Required work » An exact copy of every record is required.

Supplied records »

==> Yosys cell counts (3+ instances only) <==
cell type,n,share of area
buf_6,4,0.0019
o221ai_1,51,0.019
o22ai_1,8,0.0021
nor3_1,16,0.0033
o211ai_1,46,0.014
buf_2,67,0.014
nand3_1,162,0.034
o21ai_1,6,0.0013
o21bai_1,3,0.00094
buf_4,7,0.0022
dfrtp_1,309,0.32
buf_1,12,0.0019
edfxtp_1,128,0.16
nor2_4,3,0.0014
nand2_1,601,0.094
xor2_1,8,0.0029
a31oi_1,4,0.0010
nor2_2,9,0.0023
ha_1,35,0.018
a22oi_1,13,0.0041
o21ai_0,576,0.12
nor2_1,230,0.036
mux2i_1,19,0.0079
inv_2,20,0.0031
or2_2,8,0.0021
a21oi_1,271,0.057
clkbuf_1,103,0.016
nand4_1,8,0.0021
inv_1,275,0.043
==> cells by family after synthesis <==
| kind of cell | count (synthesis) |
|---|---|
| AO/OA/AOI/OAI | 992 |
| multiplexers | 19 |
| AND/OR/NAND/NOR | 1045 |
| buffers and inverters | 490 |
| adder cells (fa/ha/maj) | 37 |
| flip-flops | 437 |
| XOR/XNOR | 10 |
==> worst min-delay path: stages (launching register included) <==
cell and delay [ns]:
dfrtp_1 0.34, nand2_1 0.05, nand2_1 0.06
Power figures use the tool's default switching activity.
module sensor_debounce #(
  parameter int unsigned DB_CYCLES = 500000,
  parameter int unsigned CNT_W     = 19
) (
  input  logic clk,
  input  logic reset,
  input  logic a_in,
  input  logic b_in,
  output logic a_db,
  output logic b_db,
  output logic a_rise,
  output logic a_fall,
  output logic b_rise,
  output logic b_fall
);

  logic aSample;
  logic bSample;

`ifdef SENSOR_SYNC_EN
  // Raw sensor pins are asynchronous; two flops settle metastability before the FSM.
  logic [1:0] aSync_q;
  logic [1:0] bSync_q;

  always_ff @(posedge clk) begin
    if (reset) begin
      aSync_q <= 2'b00;
      bSync_q <= 2'b00;
    end else begin
      aSync_q <= {aSync_q[0], a_in};
      bSync_q <= {bSync_q[0], b_in};
    end
  end

  assign aSample = aSync_q[1];
  assign bSample = bSync_q[1];
`else
  assign aSample = a_in;
  assign bSample = b_in;
`endif

  DebounceChannel #(
    .DB_CYCLES(DB_CYCLES),
    .CNT_W    (CNT_W)
  ) uChanA (
    .clk   (clk),
    .reset (reset),
    .s_i   (aSample),
    .db_o  (a_db),
    .rise_o(a_rise),
    .fall_o(a_fall)
  );

  DebounceChannel #(
    .DB_CYCLES(DB_CYCLES),
    .CNT_W    (CNT_W)
  ) uChanB (
    .clk   (clk),
    .reset (reset),
    .s_i   (bSample),
    .db_o  (b_db),
    .rise_o(b_rise),
    .fall_o(b_fall)
  );

endmodule
**config.mk**
```make
export PLATFORM = sky130hd
export DESIGN_NAME = halving_subtractor_serial
export DESIGN_NICKNAME = d
export VERILOG_FILES = /design/src/rtl/halving_subtractor_serial_pkg.sv /design/src/rtl/halving_subtractor_serial_fa_cell.sv /design/src/rtl/halving_subtractor_serial.sv
export SDC_FILE = /design/constraint.sdc
export NUM_CORES = 1
export LEC_CHECK = 0
export CORE_MARGIN = 5
export CORE_UTILIZATION = 40
export CTS_BUF_LIST = sky130_fd_sc_hd__clkbuf_16
export CTS_CLUSTER_SIZE = 30
export DETAILED_ROUTE_END_ITERATION = 12
export GPL_ROUTABILITY_DRIVEN = 0
export SLEW_MARGIN = 20
export SYNTH_ARGS = -nofsm -noshare
export SYNTH_HDL_FRONTEND = slang
export SYNTH_HIERARCHICAL = 1
export SYNTH_SLANG_ARGS = --single-unit
```
**constraint.sdc**
```tcl
create_clock -name clk -period 4.1 [get_ports clk]
set_input_delay 0.615 -clock clk [delete_from_list [all_inputs] [get_ports clk]]
set_output_delay 0.615 -clock clk [all_outputs]
set_load 0.005 [all_outputs]
```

Response box »
==> Yosys cell counts (3+ instances only) <==
cell type,n,share of area
buf_6,4,0.0019
o221ai_1,51,0.019
o22ai_1,8,0.0021
nor3_1,16,0.0033
o211ai_1,46,0.014
buf_2,67,0.014
nand3_1,162,0.034
o21ai_1,6,0.0013
o21bai_1,3,0.00094
buf_4,7,0.0022
dfrtp_1,309,0.32
buf_1,12,0.0019
edfxtp_1,128,0.16
nor2_4,3,0.0014
nand2_1,601,0.094
xor2_1,8,0.0029
a31oi_1,4,0.0010
nor2_2,9,0.0023
ha_1,35,0.018
a22oi_1,13,0.0041
o21ai_0,576,0.12
nor2_1,230,0.036
mux2i_1,19,0.0079
inv_2,20,0.0031
or2_2,8,0.0021
a21oi_1,271,0.057
clkbuf_1,103,0.016
nand4_1,8,0.0021
inv_1,275,0.043
==> cells by family after synthesis <==
| kind of cell | count (synthesis) |
|---|---|
| AO/OA/AOI/OAI | 992 |
| multiplexers | 19 |
| AND/OR/NAND/NOR | 1045 |
| buffers and inverters | 490 |
| adder cells (fa/ha/maj) | 37 |
| flip-flops | 437 |
| XOR/XNOR | 10 |
==> worst min-delay path: stages (launching register included) <==
cell and delay [ns]:
dfrtp_1 0.34, nand2_1 0.05, nand2_1 0.06
Power figures use the tool's default switching activity.
module sensor_debounce #(
  parameter int unsigned DB_CYCLES = 500000,
  parameter int unsigned CNT_W     = 19
) (
  input  logic clk,
  input  logic reset,
  input  logic a_in,
  input  logic b_in,
  output logic a_db,
  output logic b_db,
  output logic a_rise,
  output logic a_fall,
  output logic b_rise,
  output logic b_fall
);

  logic aSample;
  logic bSample;

`ifdef SENSOR_SYNC_EN
  // Raw sensor pins are asynchronous; two flops settle metastability before the FSM.
  logic [1:0] aSync_q;
  logic [1:0] bSync_q;

  always_ff @(posedge clk) begin
    if (reset) begin
      aSync_q <= 2'b00;
      bSync_q <= 2'b00;
    end else begin
      aSync_q <= {aSync_q[0], a_in};
      bSync_q <= {bSync_q[0], b_in};
    end
  end

  assign aSample = aSync_q[1];
  assign bSample = bSync_q[1];
`else
  assign aSample = a_in;
  assign bSample = b_in;
`endif

  DebounceChannel #(
    .DB_CYCLES(DB_CYCLES),
    .CNT_W    (CNT_W)
  ) uChanA (
    .clk   (clk),
    .reset (reset),
    .s_i   (aSample),
    .db_o  (a_db),
    .rise_o(a_rise),
    .fall_o(a_fall)
  );

  DebounceChannel #(
    .DB_CYCLES(DB_CYCLES),
    .CNT_W    (CNT_W)
  ) uChanB (
    .clk   (clk),
    .reset (reset),
    .s_i   (bSample),
    .db_o  (b_db),
    .rise_o(b_rise),
    .fall_o(b_fall)
  );

endmodule
**config.mk**
```make
export PLATFORM = sky130hd
export DESIGN_NAME = halving_subtractor_serial
export DESIGN_NICKNAME = d
export VERILOG_FILES = /design/src/rtl/halving_subtractor_serial_pkg.sv /design/src/rtl/halving_subtractor_serial_fa_cell.sv /design/src/rtl/halving_subtractor_serial.sv
export SDC_FILE = /design/constraint.sdc
export NUM_CORES = 1
export LEC_CHECK = 0
export CORE_MARGIN = 5
export CORE_UTILIZATION = 40
export CTS_BUF_LIST = sky130_fd_sc_hd__clkbuf_16
export CTS_CLUSTER_SIZE = 30
export DETAILED_ROUTE_END_ITERATION = 12
export GPL_ROUTABILITY_DRIVEN = 0
export SLEW_MARGIN = 20
export SYNTH_ARGS = -nofsm -noshare
export SYNTH_HDL_FRONTEND = slang
export SYNTH_HIERARCHICAL = 1
export SYNTH_SLANG_ARGS = --single-unit
```
**constraint.sdc**
```tcl
create_clock -name clk -period 4.1 [get_ports clk]
set_input_delay 0.615 -clock clk [delete_from_list [all_inputs] [get_ports clk]]
set_output_delay 0.615 -clock clk [all_outputs]
set_load 0.005 [all_outputs]
```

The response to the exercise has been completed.